*TASK REQUIREMENTS:*
Every line below between the one holding "mbist_cmp #(.ADDR_W(ADDR_W), .DATA_W(DATA_W), .CNT_W(CNT_W))" and the one holding "Word-level totals: bits", inclusive, should be copied exactly, and no other line.

*** Opening GIVEN RECORDS ***

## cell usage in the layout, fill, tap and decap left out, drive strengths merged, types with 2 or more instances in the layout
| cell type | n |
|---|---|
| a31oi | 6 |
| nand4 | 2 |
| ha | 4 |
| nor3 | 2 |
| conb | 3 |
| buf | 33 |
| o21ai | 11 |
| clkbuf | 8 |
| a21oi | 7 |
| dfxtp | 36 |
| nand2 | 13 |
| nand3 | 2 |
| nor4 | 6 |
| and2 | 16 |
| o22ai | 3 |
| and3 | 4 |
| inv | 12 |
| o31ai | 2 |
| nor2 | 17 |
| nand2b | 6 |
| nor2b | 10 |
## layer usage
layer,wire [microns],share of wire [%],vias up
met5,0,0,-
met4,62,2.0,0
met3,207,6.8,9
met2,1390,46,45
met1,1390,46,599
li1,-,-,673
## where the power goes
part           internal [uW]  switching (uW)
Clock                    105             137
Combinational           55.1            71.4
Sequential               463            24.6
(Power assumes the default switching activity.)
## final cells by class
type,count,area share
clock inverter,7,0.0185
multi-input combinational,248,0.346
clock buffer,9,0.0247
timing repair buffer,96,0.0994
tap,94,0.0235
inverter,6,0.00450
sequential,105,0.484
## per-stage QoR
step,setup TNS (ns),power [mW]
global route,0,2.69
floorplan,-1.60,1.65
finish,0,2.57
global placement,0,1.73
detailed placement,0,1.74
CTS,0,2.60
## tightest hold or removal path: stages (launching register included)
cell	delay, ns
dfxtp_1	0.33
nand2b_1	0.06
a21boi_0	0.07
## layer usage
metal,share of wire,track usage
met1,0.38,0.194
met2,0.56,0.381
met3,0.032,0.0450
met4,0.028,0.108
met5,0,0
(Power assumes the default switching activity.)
===== config.mk =====
export PLATFORM = sky130hd
export DESIGN_NAME = mbist_engine
export DESIGN_NICKNAME = d
export VERILOG_FILES = /design/src/rtl/mbist_pkg.sv /design/src/rtl/mbist_prog_mem.sv /design/src/rtl/mbist_cmp.sv /design/src/rtl/mbist_seq.sv /design/src/rtl/mbist_engine.sv
export SDC_FILE = /design/constraint.sdc
export NUM_CORES = 1
export LEC_CHECK = 0
export BUFFER_PORTS_ARGS = -buffer_cell sky130_fd_sc_hd__clkbuf_2
export CAP_MARGIN = 20
export CORE_AREA = 2 2 332 334
export DETAILED_ROUTE_END_ITERATION = 8
export DIE_AREA = 0 0 334 336
export PLACE_DENSITY_LB_ADDON = 0.1
export SKIP_LAST_GASP = 1
export SLEW_MARGIN = 30
export SYNTH_ARGS = -nofsm -noshare
export SYNTH_HDL_FRONTEND = slang
export SYNTH_SLANG_ARGS = --single-unit
export TNS_END_PERCENT = 100

===== constraint.sdc =====
create_clock -name clk -period 13.8 [get_ports clk]
set_input_delay 2.07 -clock clk [delete_from_list [all_inputs] [get_ports clk]]
set_output_delay 2.07 -clock clk [all_outputs]
set_load 0.01 [all_outputs]

===== src/rtl/mbist_pkg.sv =====
package mbist_pkg;
   localparam int OPC_W  = 3;
   localparam int RADJ_W = 2;

   typedef enum logic [OPC_W-1:0] {
      OPC_END    = 3'd0,
      OPC_MARCH  = 3'd1,
      OPC_GALLOP = 3'd2,
      OPC_WALK   = 3'd3,
      OPC_BFLY   = 3'd4
   } opc_e;

   // 17-bit word; ops[k] = {write, polarity}
   typedef struct packed {
      logic [OPC_W-1:0]  opc;
      logic              down;
      logic              mirror;
      logic [RADJ_W-1:0] radj;
      logic [1:0]        last_op;
      logic [3:0][1:0]   ops;
   } instr_t;

   localparam int INSTR_W = $bits(instr_t);

   typedef enum logic [1:0] {
      ST_BWR,
      ST_NRD,
      ST_BRD,
      ST_BRST
   } nm_step_e;
endpackage


===== src/rtl/mbist_prog_mem.sv =====
module mbist_prog_mem #(
   parameter  int DEPTH = 16,
   parameter  int WIDTH = 17,
   localparam int AW    = $clog2(DEPTH)
) (
   input  logic             clk,
   input  logic             wr_en,
   input  logic [AW-1:0]    wr_addr,
   input  logic [WIDTH-1:0] wr_data,
   input  logic [AW-1:0]    rd_addr,
   output logic [WIDTH-1:0] rd_data
);
   logic [WIDTH-1:0] slot_q [DEPTH];

   always_ff @(posedge clk) begin
      if (wr_en) slot_q[wr_addr] <= wr_data;
   end

   assign rd_data = slot_q[rd_addr];
endmodule


===== src/rtl/mbist_cmp.sv =====
module mbist_cmp #(
   parameter int ADDR_W = 18,
   parameter int DATA_W = 256,
   parameter int CNT_W  = 16
) (
   input  logic              clk,
   input  logic              rst_n,
   input  logic              clear,
   input  logic              rd_issue,
   input  logic [ADDR_W-1:0] rd_addr,
   input  logic [DATA_W-1:0] rd_exp,
   input  logic [DATA_W-1:0] rdata,
   output logic              fail,
   output logic [CNT_W-1:0]  fail_count,
   output logic [ADDR_W-1:0] first_addr,
   output logic [DATA_W-1:0] first_data
);
   localparam logic [CNT_W-1:0] CNT_SAT = {CNT_W{1'b1}};

   logic              vld_q;
   logic [ADDR_W-1:0] addr_q;
   logic [DATA_W-1:0] exp_q;
   logic              fail_q;
   logic [CNT_W-1:0]  cnt_q;
   logic [ADDR_W-1:0] faddr_q;
   logic [DATA_W-1:0] fdata_q;

   always_ff @(posedge clk or negedge rst_n) begin
      if (!rst_n) begin
         vld_q   <= 1'b0;
         addr_q  <= '0;
         exp_q   <= '0;
         fail_q  <= 1'b0;
         cnt_q   <= '0;
         faddr_q <= '0;
         fdata_q <= '0;
      end else begin
         vld_q <= rd_issue;
         if (rd_issue) begin
            addr_q <= rd_addr;
            exp_q  <= rd_exp;
         end
         if (clear) begin
            fail_q  <= 1'b0;
            cnt_q   <= '0;
            faddr_q <= '0;
            fdata_q <= '0;
         end else if (vld_q && (rdata != exp_q)) begin
            if (!fail_q) begin
               faddr_q <= addr_q;
               fdata_q <= rdata;
            end
            fail_q <= 1'b1;
            if (cnt_q != CNT_SAT) cnt_q <= cnt_q + 1'b1;
         end
      end
   end

   assign fail       = fail_q;
   assign fail_count = cnt_q;
   assign first_addr = faddr_q;
   assign first_data = fdata_q;
endmodule


===== src/rtl/mbist_seq.sv =====
module mbist_seq
   import mbist_pkg::*;
#(
   parameter int ADDR_W  = 18,
   parameter int PC_W    = 4,
   parameter bit BFLY_2D = 1'b1
) (
   input  logic              clk,
   input  logic              rst_n,
   input  logic              start,
   input  instr_t            instr,
   output logic [PC_W-1:0]   pc,
   output logic              running,
   output logic              done,
   output logic              cmd_en,
   output logic              cmd_we,
   output logic              cmd_pol,
   output logic [ADDR_W-1:0] cmd_addr,
   output logic [RADJ_W-1:0] cmd_radj
);
   localparam logic [ADDR_W-1:0] A_MAX = {ADDR_W{1'b1}};
   localparam int COL_W  = BFLY_2D ? ADDR_W / 2 : ADDR_W;
   localparam int ROW_W  = ADDR_W - COL_W;
   localparam int N_DIST = (ROW_W > COL_W) ? ROW_W : COL_W;
   localparam int DIST_W = (N_DIST > 1) ? $clog2(N_DIST) : 1;
   localparam int SLOT_W = DIST_W + 2;
   localparam logic [SLOT_W-1:0] SLOT_LAST = SLOT_W'(N_DIST * 4 - 1);

   typedef enum logic [1:0] {S_IDLE, S_FETCH, S_RUN, S_DONE} state_e;

   state_e            state_q;
   logic [PC_W-1:0]   pc_q;
   instr_t            ir_q;
   logic              pass_q;
   logic [ADDR_W-1:0] addr_q;
   logic [ADDR_W-1:0] nbr_q;
   logic [1:0]        opi_q;
   nm_step_e          step_q;
   logic [SLOT_W-1:0] slot_q;

   // butterfly neighbour candidate
   logic              cand_ok;
   logic [ADDR_W-1:0] cand_addr;
   logic [DIST_W-1:0] slot_dist;
   logic [1:0]        slot_dir;

   assign slot_dist = slot_q[SLOT_W-1:2];
   assign slot_dir  = slot_q[1:0];

   generate
      if (BFLY_2D) begin : g_grid
         always_comb begin
            int c, r, d;
            c = int'(addr_q[COL_W-1:0]);
            r = int'(addr_q[ADDR_W-1:COL_W]);
            d = 1 << slot_dist;
            case (slot_dir)
               2'd0:    c = c + d;
               2'd1:    c = c - d;
               2'd2:    r = r + d;
               default: r = r - d;
            endcase
            cand_ok   = (c >= 0) && (c < (1 << COL_W)) && (r >= 0) && (r < (1 << ROW_W));
            cand_addr = {r[ROW_W-1:0], c[COL_W-1:0]};
         end
      end else begin : g_line
         always_comb begin
            int a, d;
            a = int'(addr_q);
            d = 1 << slot_dist;
            a = slot_dir[0] ? a - d : a + d;
            cand_ok   = !slot_dir[1] && (a >= 0) && (a < (1 << ADDR_W));
            cand_addr = a[ADDR_W-1:0];
         end
      end
   endgenerate

   // gallop / walk neighbour stepping, skipping the base
   logic              nbr_last;
   logic [ADDR_W-1:0] nbr_inc, nbr_next, nbr_first;
   assign nbr_inc   = nbr_q + 1'b1;
   assign nbr_next  = (nbr_inc == addr_q) ? nbr_inc + 1'b1 : nbr_inc;
   assign nbr_last  = (nbr_q == A_MAX) || ((nbr_inc == A_MAX) && (addr_q == A_MAX));
   assign nbr_first = (addr_q == '0) ? ADDR_W'(1) : '0;

   logic       eff_down, at_end, known, bg;
   logic [1:0] cur_op;
   assign eff_down = ir_q.down ^ pass_q;
   assign at_end   = eff_down ? (addr_q == '0) : (addr_q == A_MAX);
   assign cur_op   = ir_q.ops[opi_q];
   assign bg       = ir_q.ops[0][0];
   assign known    = (instr.opc == OPC_MARCH) || (instr.opc == OPC_GALLOP) ||
                     (instr.opc == OPC_WALK)  || (instr.opc == OPC_BFLY);

   always_ff @(posedge clk or negedge rst_n) begin
      if (!rst_n) begin
         state_q <= S_IDLE;
         pc_q    <= '0;
         ir_q    <= '0;
         pass_q  <= 1'b0;
         addr_q  <= '0;
         nbr_q   <= '0;
         opi_q   <= '0;
         step_q  <= ST_BWR;
         slot_q  <= '0;
      end else begin
         case (state_q)
            S_IDLE, S_DONE: begin
               if (start) begin
                  state_q <= S_FETCH;
                  pc_q    <= '0;
               end
            end
            S_FETCH: begin
               ir_q    <= instr;
               pc_q    <= pc_q + 1'b1;
               pass_q  <= 1'b0;
               opi_q   <= '0;
               step_q  <= ST_BWR;
               slot_q  <= '0;
               addr_q  <= ((instr.opc == OPC_MARCH) && instr.down) ? A_MAX : '0;
               state_q <= known ? S_RUN : S_DONE;
            end
            S_RUN: begin
               if (ir_q.opc == OPC_MARCH) begin
                  if (opi_q != ir_q.last_op) begin
                     opi_q <= opi_q + 1'b1;
                  end else begin
                     opi_q <= '0;
                     if (!at_end) begin
                        addr_q <= eff_down ? addr_q - 1'b1 : addr_q + 1'b1;
                     end else if (ir_q.mirror && !pass_q) begin
                        pass_q <= 1'b1;
                        addr_q <= ir_q.down ? '0 : A_MAX;
                     end else begin
                        state_q <= S_FETCH;
                     end
                  end
               end else begin
                  case (step_q)
                     ST_BWR: begin
                        step_q <= ST_NRD;
                        nbr_q  <= nbr_first;
                        slot_q <= '0;
                     end
                     ST_NRD: begin
                        if (ir_q.opc == OPC_BFLY) begin
                           if (slot_q == SLOT_LAST) step_q <= ST_BRD;
                           else                     slot_q <= slot_q + 1'b1;
                        end else if (ir_q.opc == OPC_GALLOP) begin
                           step_q <= ST_BRD;
                        end else if (nbr_last) begin
                           step_q <= ST_BRD;
                        end else begin
                           nbr_q <= nbr_next;
                        end
                     end
                     ST_BRD: begin
                        if ((ir_q.opc == OPC_GALLOP) && !nbr_last) begin
                           step_q <= ST_NRD;
                           nbr_q  <= nbr_next;
                        end else begin
                           step_q <= ST_BRST;
                        end
                     end
                     default: begin
                        if (addr_q == A_MAX) begin
                           state_q <= S_FETCH;
                        end else begin
                           addr_q <= addr_q + 1'b1;
                           step_q <= ST_BWR;
                        end
                     end
                  endcase
               end
            end
            default: state_q <= S_IDLE;
         endcase
      end
   end

   always_comb begin
      cmd_en   = 1'b0;
      cmd_we   = 1'b0;
      cmd_pol  = 1'b0;
      cmd_addr = addr_q;
      if (state_q == S_RUN) begin
         if (ir_q.opc == OPC_MARCH) begin
            cmd_en  = 1'b1;
            cmd_we  = cur_op[1];
            cmd_pol = cur_op[0] ^ pass_q;
         end else begin
            case (step_q)
               ST_BWR: begin
                  cmd_en  = 1'b1;
                  cmd_we  = 1'b1;
                  cmd_pol = ~bg;
               end
               ST_NRD: begin
                  cmd_pol = bg;
                  if (ir_q.opc == OPC_BFLY) begin
                     cmd_en   = cand_ok;
                     cmd_addr = cand_addr;
                  end else begin
                     cmd_en   = 1'b1;
                     cmd_addr = nbr_q;
                  end
               end
               ST_BRD: begin
                  cmd_en  = 1'b1;
                  cmd_pol = ~bg;
               end
               default: begin
                  cmd_en  = 1'b1;
                  cmd_we  = 1'b1;
                  cmd_pol = bg;
               end
            endcase
         end
      end
   end

   assign cmd_radj = (cmd_en && !cmd_we) ? ir_q.radj : '0;
   assign pc       = pc_q;
   assign running  = (state_q == S_FETCH) || (state_q == S_RUN);
   assign done     = (state_q == S_DONE);
endmodule


===== src/rtl/mbist_engine.sv =====
module mbist_engine
   import mbist_pkg::*;
#(
   parameter  int ADDR_W     = 18,
   parameter  int DATA_W     = 256,
   parameter  int PROG_DEPTH = 16,
   parameter  int CNT_W      = 16,
   parameter  bit BFLY_2D    = 1'b1,
   localparam int PC_W       = $clog2(PROG_DEPTH)
) (
   input  logic               clk,
   input  logic               rst_n,
   input  logic               start,
   input  logic               prog_wr,
   input  logic [PC_W-1:0]    prog_addr,
   input  logic [INSTR_W-1:0] prog_data,
   output logic               mem_en,
   output logic               mem_we,
   output logic [ADDR_W-1:0]  mem_addr,
   output logic [DATA_W-1:0]  mem_wdata,
   output logic [RADJ_W-1:0]  mem_radj,
   input  logic [DATA_W-1:0]  mem_rdata,
   output logic               done,
   output logic               fail,
   output logic [CNT_W-1:0]   fail_count,
   output logic [ADDR_W-1:0]  fail_addr,
   output logic [DATA_W-1:0]  fail_data
);
   if (ADDR_W < 2 || ADDR_W > 30) begin : g_bad_addr_w
      $error("mbist_engine: ADDR_W must lie in 2..30");
   end
   if (PROG_DEPTH < 2 || (1 << PC_W) != PROG_DEPTH) begin : g_bad_depth
      $error("mbist_engine: PROG_DEPTH must be a power of two of at least 2");
   end
   if (DATA_W < 1 || CNT_W < 1) begin : g_bad_width
      $error("mbist_engine: DATA_W and CNT_W must be positive");
   end

   logic              running;
   logic [PC_W-1:0]   pc;
   logic [INSTR_W-1:0] instr_word;
   logic              cmd_pol;
   logic [DATA_W-1:0] pattern;

   mbist_prog_mem #(.DEPTH(PROG_DEPTH), .WIDTH(INSTR_W)) u_prog (
      .clk     (clk),
      .wr_en   (prog_wr & ~running),
      .wr_addr (prog_addr),
      .wr_data (prog_data),
      .rd_addr (pc),
      .rd_data (instr_word)
   );

   mbist_seq #(.ADDR_W(ADDR_W), .PC_W(PC_W), .BFLY_2D(BFLY_2D)) u_seq (
      .clk      (clk),
      .rst_n    (rst_n),
      .start    (start),
      .instr    (instr_t'(instr_word)),
      .pc       (pc),
      .running  (running),
      .done     (done),
      .cmd_en   (mem_en),
      .cmd_we   (mem_we),
      .cmd_pol  (cmd_pol),
      .cmd_addr (mem_addr),
      .cmd_radj (mem_radj)
   );

   assign pattern   = {DATA_W{cmd_pol}};
   assign mem_wdata = pattern;

   mbist_cmp #(.ADDR_W(ADDR_W), .DATA_W(DATA_W), .CNT_W(CNT_W)) u_cmp (
      .clk        (clk),
      .rst_n      (rst_n),
      .clear      (start & ~running),
      .rd_issue   (mem_en & ~mem_we),
      .rd_addr    (mem_addr),
      .rd_exp     (pattern),
      .rdata      (mem_rdata),
      .fail       (fail),
      .fail_count (fail_count),
      .first_addr (fail_addr),
      .first_data (fail_data)
   );
endmodule


After elaboration in Yosys (flattened, before gate mapping) --
Memories as Yosys holds them, arrays and structs flattened. Cells that the tools add are included.
Word-level totals: bits in registers 381, memory bits (writable) 272, bits of input ports 281, output and inout bits 570, memories kept 1
Cells by class: add/sub/neg operators 12, magnitude comparators 5, eq/ne operators 46, shift operators 1, muxes and demuxes 83, bitwise operators 9, reduce and logical (&&, ||, !) cells 41
Memories:
- u_prog.slot_q | words 16, bits a word 17, rd ports 1, clocked after Yosys merged registers in 0, write ports 1, RTL line mbist_prog_mem.sv:13 | logic [WIDTH-1:0] slot_q [DEPTH];
Operator list (count):
- 256-bit 2-to-1 mux | 3
- 18-bit 2-to-1 mux | 21
- 256-bit inequality test | 1
- 32-bit one-hot mux with 2 select lines | 2
- 10-bit by 32-bit adder with 32-bit output | 2
- 32-bit by 1-bit >= comparator with 1-bit output, second input constant | 2
- 32-bit by 11-bit < comparator with 1-bit output, second input constant | 2
- 10-bit by 32-bit subtractor with 32-bit output | 2
- 18-bit by 1-bit adder with 18-bit output, second input constant | 3
- 18-bit equality test, second input constant | 3
- 18-bit one-hot mux with 3 select lines | 1
- 16-bit 2-to-1 mux | 3
- 2-bit 2-to-1 mux | 18
- 18-bit one-hot mux with 2 select lines | 1
- 1-bit by 4-bit << shifter with 32-bit output, first input constant | 1
- 6-bit one-hot mux with 2 select lines | 2
- 1-bit 2-to-1 mux | 21
- 3-bit inequality test, second input constant | 7
- 5-bit AND reduction | 4
- 18-bit equality test | 1
- 18-bit logical NOT | 1
- 6-bit 2-to-1 mux | 3
- 18-bit by 1-bit subtractor with 18-bit output, second input constant | 1
- 16-bit by 1-bit adder with 16-bit output, second input constant | 1
- other kinds (39) | 91

Depth between registers and ports, before layout --
Gate-level depths: netlist (run 1).
word-level depth 13, mapped depth 24

Hierarchy --
A second synthesis (run 1) with hierarchy kept.
Second synthesis, totals: cell total of the unflattened synthesis 3687, area total of the unflattened synthesis 45049.5 um2
By module, submodules not included:
- mbist_cmp | times used 1, cells each 1907, area each 24801.3 um2, sequential area each 14163.6 um2
- mbist_prog_mem | times used 1, cells each 441, area each 10297.4 um2, sequential area each 8167.8 um2
- mbist_seq | times used 1, cells each 1080, area each 8002.7 um2, sequential area each 1751.7 um2
- mbist_engine | times used 1, cells each 259, area each 1948.1 um2, sequential area each 0.0 um2

Least setup slack after synthesis (run 1) --
Ideal clock, no wire load.
kind flip-flop to output port, from reg u_seq.opi_q[0], to out mem_wdata[0], data arrival time 11.439 ns, data required time 11.730 ns, setup slack 0.291 ns, stages on the path, launching flop included 7, cells stage by stage dfrtp_1 -> clkbuf_1 -> mux4_2 -> xnor2_1 -> nand2_1 -> a21oi_1 -> buf_4
Between the ends: longest elaborated chain between the ends 5
RTL lines:
- from (decl) | RTL line mbist_seq.sv:37 | logic [1:0] opi_q;
- from (signal assigned) | RTL line mbist_seq.sv:127 | opi_q <= opi_q + 1'b1;
- 2-bit binary-select mux with 2-bit select | RTL line mbist_seq.sv:90 | assign cur_op = ir_q.ops[opi_q];
- 2-bit 2-to-1 mux (not written as such) | RTL line mbist_seq.sv:90
- 1-bit bitwise XOR | RTL line mbist_seq.sv:191 | cmd_pol = cur_op[0] ^ pass_q;
- 1-bit 2-to-1 mux | RTL line mbist_seq.sv:188 | if (ir_q.opc == OPC_MARCH) begin
- 1-bit 2-to-1 mux | RTL line mbist_seq.sv:187 | if (state_q == S_RUN) begin
- to (decl) | RTL line mbist_engine.sv:20 | output logic [DATA_W-1:0] mem_wdata,
Every way passes these cells. The select of a mux whose other input is x is not followed.

Final worst setup path (run 1) --
from reg u_seq.slot_q[4], to out mem_radj[1]
Between the ends: longest elaborated chain between the ends 13, elaborated cells between the ends (all ways) 20, those cells by class 4 x add/sub; 4 x order compare; 1 x shift; 7 x mux; 4 x reduce/logical
RTL lines:
- from (decl) | RTL line mbist_seq.sv:39 | logic [SLOT_W-1:0] slot_q;
- from (signal assigned) | RTL line mbist_seq.sv:149 | else slot_q <= slot_q + 1'b1;
- 1-bit by 4-bit << shifter with 32-bit output (*) | RTL line mbist_seq.sv:56 | d = 1 << slot_dist;
- 10-bit by 32-bit subtractor with 32-bit output or 10-bit by 32-bit adder with 32-bit output (tied branches) | RTL line mbist_seq.sv:59, mbist_seq.sv:58
- 32-bit one-hot mux with 2 select lines | RTL line mbist_seq.sv:57 | case (slot_dir)
- 32-bit by 1-bit >= comparator with 1-bit output or 32-bit by 11-bit < comparator with 1-bit output (tied branches) | RTL line mbist_seq.sv:63 | cand_ok = (c >= 0) && (c < (1 << COL_W)) && (r >= 0) && (r < (1 << ROW_W));
- 1-bit logical AND (2 in a row) | RTL line mbist_seq.sv:63
- 1-bit logical AND (*) | RTL line mbist_seq.sv:63
- 1-bit 2-to-1 mux (*) | RTL line mbist_seq.sv:201 | if (ir_q.opc == OPC_BFLY) begin
- 1-bit 2-to-1 mux (*) | RTL line mbist_seq.sv:193 | case (step_q)
- 1-bit 2-to-1 mux (*) | RTL line mbist_seq.sv:188
- 1-bit 2-to-1 mux (*) | RTL line mbist_seq.sv:187
- 1-bit logical AND (*) | RTL line mbist_seq.sv:223 | assign cmd_radj = (cmd_en && !cmd_we) ? ir_q.radj : '0;
- 2-bit 2-to-1 mux (*) | RTL line mbist_seq.sv:223
- to (decl) | RTL line mbist_engine.sv:21 | output logic [RADJ_W-1:0] mem_radj,
Every way passes the cells marked *; elsewhere a longest branch is shown, timed or not.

*** Closing GIVEN RECORDS ***

*WRITTEN ANSWER:*
   mbist_cmp #(.ADDR_W(ADDR_W), .DATA_W(DATA_W), .CNT_W(CNT_W)) u_cmp (
      .clk        (clk),
      .rst_n      (rst_n),
      .clear      (start & ~running),
      .rd_issue   (mem_en & ~mem_we),
      .rd_addr    (mem_addr),
      .rd_exp     (pattern),
      .rdata      (mem_rdata),
      .fail       (fail),
      .fail_count (fail_count),
      .first_addr (fail_addr),
      .first_data (fail_data)
   );
endmodule


After elaboration in Yosys (flattened, before gate mapping) --
Memories as Yosys holds them, arrays and structs flattened. Cells that the tools add are included.
Word-level totals: bits in registers 381, memory bits (writable) 272, bits of input ports 281, output and inout bits 570, memories kept 1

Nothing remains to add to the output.